The Olympics (and Big Media) is Losing this Viewer

I was excited about the Olympics, I really was. I am in the middle of some house remodeling (hence the long sabbatical from the blog), so I had the screen on in the background while working hour after hour. I probably heard more Winter Olympics the first few days than I had in the in the last 3 Olympics combined. Because I was working, I sometimes missed the visuals, so I went to NBCOlympics.com to catch some of what I missed. What I found is that after viewing just a few short clips, it required me to sign in to view more. Here was the first problem–it never warned me I had a limit for clips to watch; I would have chosen different clips if I had known it was limited.

So I start going through the process–it required I chose my cable provider, Knology, and the next screen wanted me to input my knology.net email and password. Here was the second problem: I am at rushmore.com (purchased by knology.net). So I called tech support and of course they did not have a clue what I was talking about. They were good enough to try giving me a knology.net account on the spot, but it did not work.  I later had a message from the next level of tech support that because I only had Internet and telephone, not cable TV, in my package, it would not work to get in to NBCOlympics.com.

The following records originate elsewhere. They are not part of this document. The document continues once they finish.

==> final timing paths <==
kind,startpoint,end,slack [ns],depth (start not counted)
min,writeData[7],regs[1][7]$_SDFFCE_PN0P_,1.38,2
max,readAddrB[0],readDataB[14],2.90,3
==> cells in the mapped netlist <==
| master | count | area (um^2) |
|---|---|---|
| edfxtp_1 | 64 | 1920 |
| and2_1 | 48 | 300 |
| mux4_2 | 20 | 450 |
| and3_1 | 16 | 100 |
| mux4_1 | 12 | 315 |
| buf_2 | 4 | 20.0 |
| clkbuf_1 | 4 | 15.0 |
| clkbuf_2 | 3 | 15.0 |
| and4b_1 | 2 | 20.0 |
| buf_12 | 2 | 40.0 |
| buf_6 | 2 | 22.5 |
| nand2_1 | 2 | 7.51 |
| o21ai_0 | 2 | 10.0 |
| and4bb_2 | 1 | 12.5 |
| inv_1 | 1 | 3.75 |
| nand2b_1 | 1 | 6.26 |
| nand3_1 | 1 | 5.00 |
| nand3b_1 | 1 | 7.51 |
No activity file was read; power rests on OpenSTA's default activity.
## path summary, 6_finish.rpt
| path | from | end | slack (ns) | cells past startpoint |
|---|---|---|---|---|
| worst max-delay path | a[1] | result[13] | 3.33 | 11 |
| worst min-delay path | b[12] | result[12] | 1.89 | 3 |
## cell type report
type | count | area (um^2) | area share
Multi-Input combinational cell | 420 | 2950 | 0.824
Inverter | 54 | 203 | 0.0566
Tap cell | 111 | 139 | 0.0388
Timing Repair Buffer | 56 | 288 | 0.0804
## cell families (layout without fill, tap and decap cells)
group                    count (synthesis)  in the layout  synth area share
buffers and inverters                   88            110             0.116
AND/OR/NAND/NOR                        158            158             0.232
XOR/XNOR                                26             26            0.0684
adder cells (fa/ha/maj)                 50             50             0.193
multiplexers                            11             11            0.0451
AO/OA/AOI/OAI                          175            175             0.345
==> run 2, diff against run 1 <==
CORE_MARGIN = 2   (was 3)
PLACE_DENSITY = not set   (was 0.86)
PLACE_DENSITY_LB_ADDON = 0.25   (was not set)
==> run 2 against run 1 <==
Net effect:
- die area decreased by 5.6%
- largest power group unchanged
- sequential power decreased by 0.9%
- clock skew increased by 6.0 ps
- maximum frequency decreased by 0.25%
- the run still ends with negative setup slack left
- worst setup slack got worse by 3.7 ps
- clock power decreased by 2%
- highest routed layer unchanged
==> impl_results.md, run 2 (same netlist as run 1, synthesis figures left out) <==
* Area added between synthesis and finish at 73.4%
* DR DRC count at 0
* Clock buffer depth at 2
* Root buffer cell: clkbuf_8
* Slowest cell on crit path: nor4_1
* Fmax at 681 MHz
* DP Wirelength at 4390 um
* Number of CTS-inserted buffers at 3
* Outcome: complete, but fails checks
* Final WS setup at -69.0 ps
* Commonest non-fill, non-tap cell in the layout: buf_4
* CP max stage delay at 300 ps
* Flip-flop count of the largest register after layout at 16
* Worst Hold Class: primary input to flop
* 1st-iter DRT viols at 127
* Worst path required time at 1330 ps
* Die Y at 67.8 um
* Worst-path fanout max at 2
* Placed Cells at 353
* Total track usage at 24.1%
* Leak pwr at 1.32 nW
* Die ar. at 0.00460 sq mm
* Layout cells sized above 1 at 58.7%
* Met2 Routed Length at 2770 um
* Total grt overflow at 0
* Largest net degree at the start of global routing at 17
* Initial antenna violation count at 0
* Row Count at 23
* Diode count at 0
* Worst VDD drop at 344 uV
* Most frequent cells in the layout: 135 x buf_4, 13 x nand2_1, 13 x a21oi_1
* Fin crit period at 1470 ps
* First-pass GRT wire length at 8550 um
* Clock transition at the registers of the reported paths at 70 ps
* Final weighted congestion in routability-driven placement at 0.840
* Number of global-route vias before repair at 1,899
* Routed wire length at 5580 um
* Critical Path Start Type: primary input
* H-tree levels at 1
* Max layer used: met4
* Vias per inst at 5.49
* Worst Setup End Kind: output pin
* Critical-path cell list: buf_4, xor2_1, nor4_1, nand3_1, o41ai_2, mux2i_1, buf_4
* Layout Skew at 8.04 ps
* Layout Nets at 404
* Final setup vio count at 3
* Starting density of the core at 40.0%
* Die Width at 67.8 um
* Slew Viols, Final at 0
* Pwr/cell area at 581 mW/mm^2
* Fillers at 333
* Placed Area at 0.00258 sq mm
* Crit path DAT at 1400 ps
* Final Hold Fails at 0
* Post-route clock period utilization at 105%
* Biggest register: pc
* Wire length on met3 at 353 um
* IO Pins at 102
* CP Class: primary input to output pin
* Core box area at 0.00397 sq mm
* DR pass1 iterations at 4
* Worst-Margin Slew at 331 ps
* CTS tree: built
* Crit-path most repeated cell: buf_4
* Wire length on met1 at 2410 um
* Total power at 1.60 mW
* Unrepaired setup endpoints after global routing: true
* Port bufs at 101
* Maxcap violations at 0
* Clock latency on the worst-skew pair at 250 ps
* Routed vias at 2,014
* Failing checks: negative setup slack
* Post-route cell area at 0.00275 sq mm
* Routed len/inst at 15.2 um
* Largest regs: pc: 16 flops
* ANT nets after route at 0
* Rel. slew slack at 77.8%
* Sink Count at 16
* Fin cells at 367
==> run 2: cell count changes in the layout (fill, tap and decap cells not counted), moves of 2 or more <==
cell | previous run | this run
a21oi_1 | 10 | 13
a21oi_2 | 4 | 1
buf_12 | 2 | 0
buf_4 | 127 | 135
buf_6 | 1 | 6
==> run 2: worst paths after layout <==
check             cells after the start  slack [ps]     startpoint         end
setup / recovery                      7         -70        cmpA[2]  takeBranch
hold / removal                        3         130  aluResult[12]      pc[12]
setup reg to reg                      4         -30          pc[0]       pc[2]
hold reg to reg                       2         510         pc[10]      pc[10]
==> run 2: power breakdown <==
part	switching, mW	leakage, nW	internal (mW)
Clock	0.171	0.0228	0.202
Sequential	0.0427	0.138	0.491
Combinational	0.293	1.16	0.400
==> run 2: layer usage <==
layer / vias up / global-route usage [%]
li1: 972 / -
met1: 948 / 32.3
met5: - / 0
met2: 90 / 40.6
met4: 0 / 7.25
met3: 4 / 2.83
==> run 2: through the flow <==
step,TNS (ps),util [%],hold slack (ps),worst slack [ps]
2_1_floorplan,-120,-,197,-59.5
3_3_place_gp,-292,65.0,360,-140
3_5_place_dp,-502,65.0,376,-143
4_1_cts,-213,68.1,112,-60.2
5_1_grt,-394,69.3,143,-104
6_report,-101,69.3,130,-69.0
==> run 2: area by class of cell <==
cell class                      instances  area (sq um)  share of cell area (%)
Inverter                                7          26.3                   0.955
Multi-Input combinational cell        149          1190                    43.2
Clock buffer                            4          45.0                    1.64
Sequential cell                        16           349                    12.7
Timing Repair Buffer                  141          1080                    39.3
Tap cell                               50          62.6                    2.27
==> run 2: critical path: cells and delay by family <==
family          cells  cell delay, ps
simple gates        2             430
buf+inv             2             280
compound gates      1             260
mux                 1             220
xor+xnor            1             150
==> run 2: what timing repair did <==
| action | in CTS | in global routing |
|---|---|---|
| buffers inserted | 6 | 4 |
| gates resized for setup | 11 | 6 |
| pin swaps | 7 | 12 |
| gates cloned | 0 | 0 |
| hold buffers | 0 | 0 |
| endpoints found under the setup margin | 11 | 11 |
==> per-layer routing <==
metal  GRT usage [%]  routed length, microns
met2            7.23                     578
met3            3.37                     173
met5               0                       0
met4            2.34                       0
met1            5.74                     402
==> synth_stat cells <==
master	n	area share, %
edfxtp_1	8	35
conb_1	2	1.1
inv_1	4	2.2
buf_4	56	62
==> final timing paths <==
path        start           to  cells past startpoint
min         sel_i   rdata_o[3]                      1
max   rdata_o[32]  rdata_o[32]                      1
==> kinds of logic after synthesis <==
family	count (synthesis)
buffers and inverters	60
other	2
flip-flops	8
## src/soc_mem_config.svh

```systemverilog
// Bus widths, memory depths, region tags and exit address macros
`ifndef SOC_MEM_CONFIG_SVH
`define SOC_MEM_CONFIG_SVH

// Bus widths
`define SOC_ADDR_W 32
`define SOC_DATA_W 64
`define SOC_STRB_W 8

// Storage depths in 64-bit words
`define SOC_SRAM_WORDS 1024
`define SOC_ROM_WORDS 16

// Region tags, compared against address bits 31..16
`define SOC_DRAM_TAG 16'h8000
`define SOC_ROM_TAG 16'h0001

// Last SRAM word doubles as the simulation exit register
`define SOC_EXIT_ADDR 32'h8000_1FF8

`endif

```

## src/soc_mem_pkg.sv

```systemverilog
// Package with data and strobe types, address union and region enumeration
`include "soc_mem_config.svh"

package soc_mem_pkg;

  typedef logic [`SOC_DATA_W-1:0] data_t;
  typedef logic [`SOC_STRB_W-1:0] strb_t;

  // ----------------------------------------
  // Address, seen as one word or as fields
  // ----------------------------------------
  typedef struct packed {
    logic [15:0] tag;
    logic [12:0] word;
    logic [2:0]  offset;
  } bus_addr_fields_t;

  typedef union packed {
    logic [`SOC_ADDR_W-1:0] raw;
    bus_addr_fields_t       fields;
  } bus_addr_u;

  // Target of a request, kept for the answer
  typedef enum logic [1:0] {
    REGION_NONE = 2'd0,
    REGION_DRAM = 2'd1,
    REGION_ROM  = 2'd2
  } region_e;

endpackage

```

## src/addr_decoder.sv

```systemverilog
// Address decoder: region selects, registered answer region and exit detection
`include "soc_mem_config.svh"

module addr_decoder
  import soc_mem_pkg::*;
(
  input  logic        clk_i,
  input  logic        rst_ni,
  input  logic        req_i,
  input  logic        we_i,
  input  bus_addr_u   addr_i,
  input  data_t       wdata_i,
  output logic        sram_sel_o,
  output logic        rom_sel_o,
  output logic        rsp_valid_o,
  output region_e     rsp_region_o,
  output logic        rsp_write_o,
  output logic [31:0] exit_o
);

  region_e region_d;
  logic    exit_hit;

  // ----------------------------------------
  // Region decode on the tag field
  // ----------------------------------------
  always_comb begin
    case (addr_i.fields.tag)
      `SOC_DRAM_TAG: region_d = REGION_DRAM;
      `SOC_ROM_TAG:  region_d = REGION_ROM;
      default:       region_d = REGION_NONE;
    endcase
  end

  // Strobes only while a request is on the bus
  assign sram_sel_o = req_i & (region_d == REGION_DRAM);
  assign rom_sel_o  = req_i & (region_d == REGION_ROM);

  // ----------------------------------------
  // Answer bookkeeping, one cycle later
  // ----------------------------------------
  always_ff @(posedge clk_i or negedge rst_ni) begin
    if (!rst_ni) begin
      rsp_valid_o  <= 1'b0;
      rsp_region_o <= REGION_NONE;
      rsp_write_o  <= 1'b0;
    end else begin
      rsp_valid_o  <= req_i;
      rsp_region_o <= req_i ? region_d : REGION_NONE;
      rsp_write_o  <= req_i & we_i;
    end
  end

  // Exit register, raw address compare
  // The write itself still goes to the SRAM through sram_sel_o
  assign exit_hit = req_i & we_i & (addr_i.raw == `SOC_EXIT_ADDR);
  assign exit_o   = exit_hit ? wdata_i[31:0] : 32'h0;

endmodule

```

## config.mk

```make
export PLATFORM = sky130hd
export DESIGN_NAME = addr_decoder
export DESIGN_NICKNAME = d
export VERILOG_FILES = /design/src/soc_mem_pkg.sv /design/src/addr_decoder.sv
export VERILOG_INCLUDE_DIRS = /design/src
export SDC_FILE = /design/constraint.sdc
export NUM_CORES = 1
export LEC_CHECK = 0
export BUFFER_PORTS_ARGS = -buffer_cell sky130_fd_sc_hd__buf_2
export CORE_UTILIZATION = 32
export CTS_BUF_LIST = sky130_fd_sc_hd__clkbuf_4 sky130_fd_sc_hd__clkbuf_8
export DETAILED_ROUTE_END_ITERATION = 8
export PLACE_DENSITY = 0.88
export SYNTH_ARGS = -nofsm -noshare
export SYNTH_HDL_FRONTEND = slang
export SYNTH_SLANG_ARGS = --single-unit
```

## constraint.sdc

```tcl
create_clock -name clk_i -period 3.9 [get_ports clk_i]
set_clock_uncertainty 0.2 [all_clocks]
set_input_delay 0.78 -clock clk_i [delete_from_list [all_inputs] [get_ports clk_i]]
set_output_delay 0.78 -clock clk_i [all_outputs]
set_load 0.005 [all_outputs]
```

Yosys cells after proc, flatten, opt, wreduce, memory -nomap -nowiden
Index checks and enable logic that the tools add are counted.
W data, S select, Z words.
{"block": "word_totals", "ff_bits": 4, "latch_bits": 0, "ram_bits": 0, "romBits": 0, "input_bits": 100, "out_inout_bits": 38, "elab_cells": 15, "memories": 0}
{"block": "op_classes", "n_addsub": 0, "mul": 0, "div_mod_pow": 0, "magnitude_cmp": 0, "n_eq_ne": 5, "shifts": 0, "muxes": 3, "n_bitwise": 4, "n_reduce_logical": 0}
{"operator": "$eq A32 B32 Y1 const B", "n": 1}
{"operator": "$mux W32", "n": 1}
{"operator": "$eq A16 B1 Y1 const B", "n": 1}
{"operator": "$eq A16 B16 Y1 const B", "n": 1}
{"operator": "$and A1 B1 Y1", "n": 4}
{"operator": "$pmux W2 S2", "n": 1}
{"operator": "$eq A2 B1 Y1 const B", "n": 1}
{"operator": "$eq A2 B2 Y1 const B", "n": 1}
{"operator": "$mux W2", "n": 1}

Logic depth before layout (Yosys ltp)
{"block": "depth", "depth_word": 4, "depth_mapped": 4, "mapped_depth_nobuf": 3}

Least setup slack after synthesis
Ideal clock, no wire load.
{"block": "synth_timing", "path_kind": "input to output", "from": "in addr_i[15] (netlist name)", "to": "out exit_o[0]", "arrival_ps": 1656, "required_ps": 2920, "setup_slack_ps": 1264, "cell_stages": 4, "path_buffers": 1, "cell_sequence": "nor4_2 -> nand3_2 -> buf_6 -> nor4_2"}
{"block": "synth_via", "elab_chain_len": 3}
{"item": "from (decl)", "line_no": "addr_decoder.sv:11", "source": "input bus_addr_u addr_i,"}
{"item": "$eq A32 B32 Y1 (no line)"}
{"item": "$and A1 B1 Y1", "line_no": "addr_decoder.sv:56", "source": "assign exit_hit = req_i & we_i & (addr_i.raw == `SOC_EXIT_ADDR);"}
{"item": "$mux W32", "line_no": "addr_decoder.sv:57", "source": "assign exit_o = exit_hit ? wdata_i[31:0] : 32'h0;"}
{"item": "to (decl)", "line_no": "addr_decoder.sv:18", "source": "output logic [31:0] exit_o"}
Every way passes these cells.

Worst setup path in the final report
Ends and elaborated chain as after synthesis.

==> summary.txt <==
Run
  • Max-Cap Viols: 0

Synthesis
  • Post-synth EDFFs: 0
  • Top cell type's share of synthesized area: 43.24%
  • Syn Nets: 197
  • FFs w/ async S/R, synth: 100.0%
  • Cell Area, Synth: 897.1 µm²
  • Syn Inst Count: 97
  • #FFs+latches synth: 4
  • Syn. warnings: 0
  • Dominant cells by area after synthesis: nor4_2, inv_1, dfrtp_1
  • Mapped Avg Cell Area: 9.249 µm²
  • Commonest cells in the netlist: inv_1, nor4_2, buf_6
  • Top-count cell post-synth: inv_1
  • Area leader, netlist: nor4_2
  • Top_reg_cell synth: dfrtp_1
  • Register area share after synthesis: 11.16%
  • Unique cell type count in the Yosys netlist: 17

Drt
  • Residual DRC count: 0
  • DR WL/cell: 10.85 µm
  • TritonRoute pass-1 iters: 3
  • Routed vias/inst: 4.550
  • First DRT Iteration DRCs: 4
  • Detailed Route WL: 2507 µm
  • DR vias: 1051
  • ANT nets after route: 0

Global routing
  • First-pass GRT wire length: 3463 µm
  • Largest net degree at the start of global routing: 21
  • Vias in the first global route: 887
  • GR Overflow Total: 0
  • Global Route Usage Sum: 15.71%
  • Initial antenna violation count: 0

Placed design
  • Detail Placement HPWL: 2165 µm
  • Port Buffers: 105
  • GPL Wtd Cong: 0.6998

Worst setup path
  • Cell Chain, Critical Path: buf_2, nor4_2, nand3_2, buf_4, nor4_2, buf_2
  • Largest stage delay on the critical path: 340 ps
  • Startpoint types: input port
  • Setup CP Type: in -> out
  • Family with the most delay on the worst path: simple AND/OR/NAND/NOR gates
  • WP data arrival: 2290 ps
  • Data required time at the worst endpoint: 2920 ps
  • Critical path's slowest cell: nand3_2
  • Critical Path End Type: primary output
  • CP Buf/Inv Count: 3
  • Worst-path maximum fanout: 13

Die
  • Ports: 138
  • Initial Util: 34.94%
  • Width of the die: 54.95 µm
  • Die H: 54.95 µm
  • Row count: 18
  • Die area: 3019 µm²
  • CORE AREA: 2567 µm²

CTS
  • Post-CTS Hold Fix Bufs: 0
  • CTS H-tree lvls: 1
  • Total CTS buffers: 3
  • CTS Root Cell: clkbuf_4
  • CTS clock-pin slew for the worst setup and hold paths: 40 ps
  • Number of setup buffers added after CTS: 0
  • CTS Buffer Depth: 2
  • Resize count post-CTS: 0
  • CTS tree: yes
  • Num Clock Sinks: 4

STA
  • Final hold vios: 0
  • Period utilization: 83.79%
  • Highest Clock Rate: 306.0 MHz
  • Slew headroom: 63.89%
  • Tightest Pin Transition: 539.8 ps
  • Setup_tns: 0 ps
  • Final Max Slew Viols: 0
  • Final Critical Period: 3268 ps
  • Setup violations, final: 0
  • Unrepaired setup endpoints after global routing: false

Layout
  • # diodes: 0
  • Fillers: 239
  • P&R area growth vs syn: 60.53%
  • Share of layout cells above drive strength 1: 75.12%
  • Post-layout net count: 303

Power
  • Leakage: 0.7966 nW
  • VDD IR max: 0.1883 mV
  • Overall power: 0.1504 mW
  • PwrDens: 104.4 nW/µm²

Status
  • Outcome: finished clean

Hold path
  • Worst Hold Class: in -> async
## worst max path at each step
| stage | cells past startpoint | from | end | slack, ps |
|---|---|---|---|---|
| 3_5_place_dp | 6 | addr_i[15] | exit_o[0] | 590 |
| 3_3_place_gp | 6 | addr_i[15] | exit_o[0] | 620 |
| 2_1_floorplan | 4 | addr_i[15] | exit_o[0] | 1260 |
| 4_1_cts | 6 | addr_i[15] | exit_o[0] | 580 |
| 6_report | 6 | addr_i[15] | exit_o[0] | 630 |
| 5_1_grt | 6 | addr_i[15] | exit_o[14] | 520 |
## stage by stage
| step | instance area [µm²] | instances | util, % | worst slack, ps | hold slack, ps |
|---|---|---|---|---|---|
| after floorplan | 897.1 | 97 | - | 1264 | 284.4 |
| after global placement | 1418 | 228 | 55.21 | 619.4 | 384.5 |
| after detailed placement | 1418 | 228 | 55.21 | 588.7 | 387.5 |
| after CTS | 1440 | 231 | 56.09 | 582.8 | 135.2 |
| after global routing | 1440 | 231 | 56.09 | 522.9 | 126.8 |
| final | 1440 | 231 | 56.09 | 632.1 | 140.0 |
## layout by cell type, fill, tap and decap left out
cell type  netlist  routed
buf_2            3     105
inv_1           33      33
nor4_2          31      31
buf_4            0       5
dfrtp_1          4       4
nor4_4           3       3
nor2_1           3       3
clkbuf_4         0       3
and4_1           2       2
nor4_1           2       2
nor3_1           2       2
and4bb_1         1       1
nand3_2          1       1
and2_1           1       1
nand2_2          0       1
nor4b_4          1       1
nand4_4          1       1
nand4_1          1       1
nand2_1          2       1
## cells by family after synthesis
kind of cell / Yosys count / share of synthesized area [%]
flops: 4 / 11.16
buf+inv: 42 / 23.01
simple gates: 51 / 65.83
## where the power goes
group	switching (mW)	internal [mW]
logic	0.0260	0.0309
clock network	0.0161	0.0343
registers	0.000223	0.0428
## metal layers
layer	GRT usage (%)	up-vias	share of wire, %
met5	0	-	0
met4	2.917	0	0
met3	5.191	0	12
met2	31.93	67	51
met1	15.06	437	37
li1	-	547	-
## area by class of cell
type	count	area [µm²]	area share, %
clock buffer	3	22.52	1.564
timing repair buffer	110	563.0	39.10
sequential	4	100.1	6.950
multi-input combinational	51	593.1	41.18
inverter	33	123.9	8.601
tap	30	37.54	2.606
## state kept, by name, indices dropped and copies added, names as in the netlist
name          cells
rsp_valid_o       1
rsp_region_o      2
rsp_write_o       1
No activity file was read; power rests on OpenSTA's default activity.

I can understand why the content broadcast on the NBC cable affiliates be limited to cable subscribers, but shouldn’t the over-the-airwaves NBC content be available to all? Major media just does not get it–the role of the online clips is to 1) get new viewers they didn’t get with the live broadcast (they still get the eyeballs for the advertising, even if it is less lucrative advertising) and 2) reignite the viewers they did have. The online clips should help generate excitement to bring viewership back to the live material over the long span. The frustrations I had trying to view the clips did just the opposite–I gradually lost interest in both.

Add to that hearing from Buzz Out Loud about the IOC coming down on a company with a cease and desist for just congratulating Lindsey Vonn–talk about anti-Olympic spirit! Uvex’s response was perfect with a whimsical poem that fit the nonsense of the situation (they evidently had to take down the poem so you must resort to Google cache to view the original).

Big media (music industry, television, movies, sports franchises, Apple Computer) just doesn’t get it–heavy-handed tactics reduce sales by inadvertently hurting fans, whereas user flexibility increases interest and sales. I used to be an iTunes customer, but I got disgusted with their control-freak tactics and now I purchase elsewhere (I still get gift cards so I occasionally buy there yet). I now tend to buy more small-fry independent artists who give away some of their songs free than I do any big artists. The point is, I am not a indignant zealot boycotting music and sports service–I am both a music and sports fan. But I am losing interest with their pathetic tight-control money-grabbing tactics. It is too bad–I actually WANT to be a  fan and customer if they would just make their services/products more flexible with fewer barriers.

There is a simple message for educators in all of this–if you create too many barriers (filters, tightly locked-down computers, or overly-rigid policies), users either lose interest or look elsewhere–even the “fans” of technology. Who is the loser when users quit using technology at school? Ultimately it is student learning.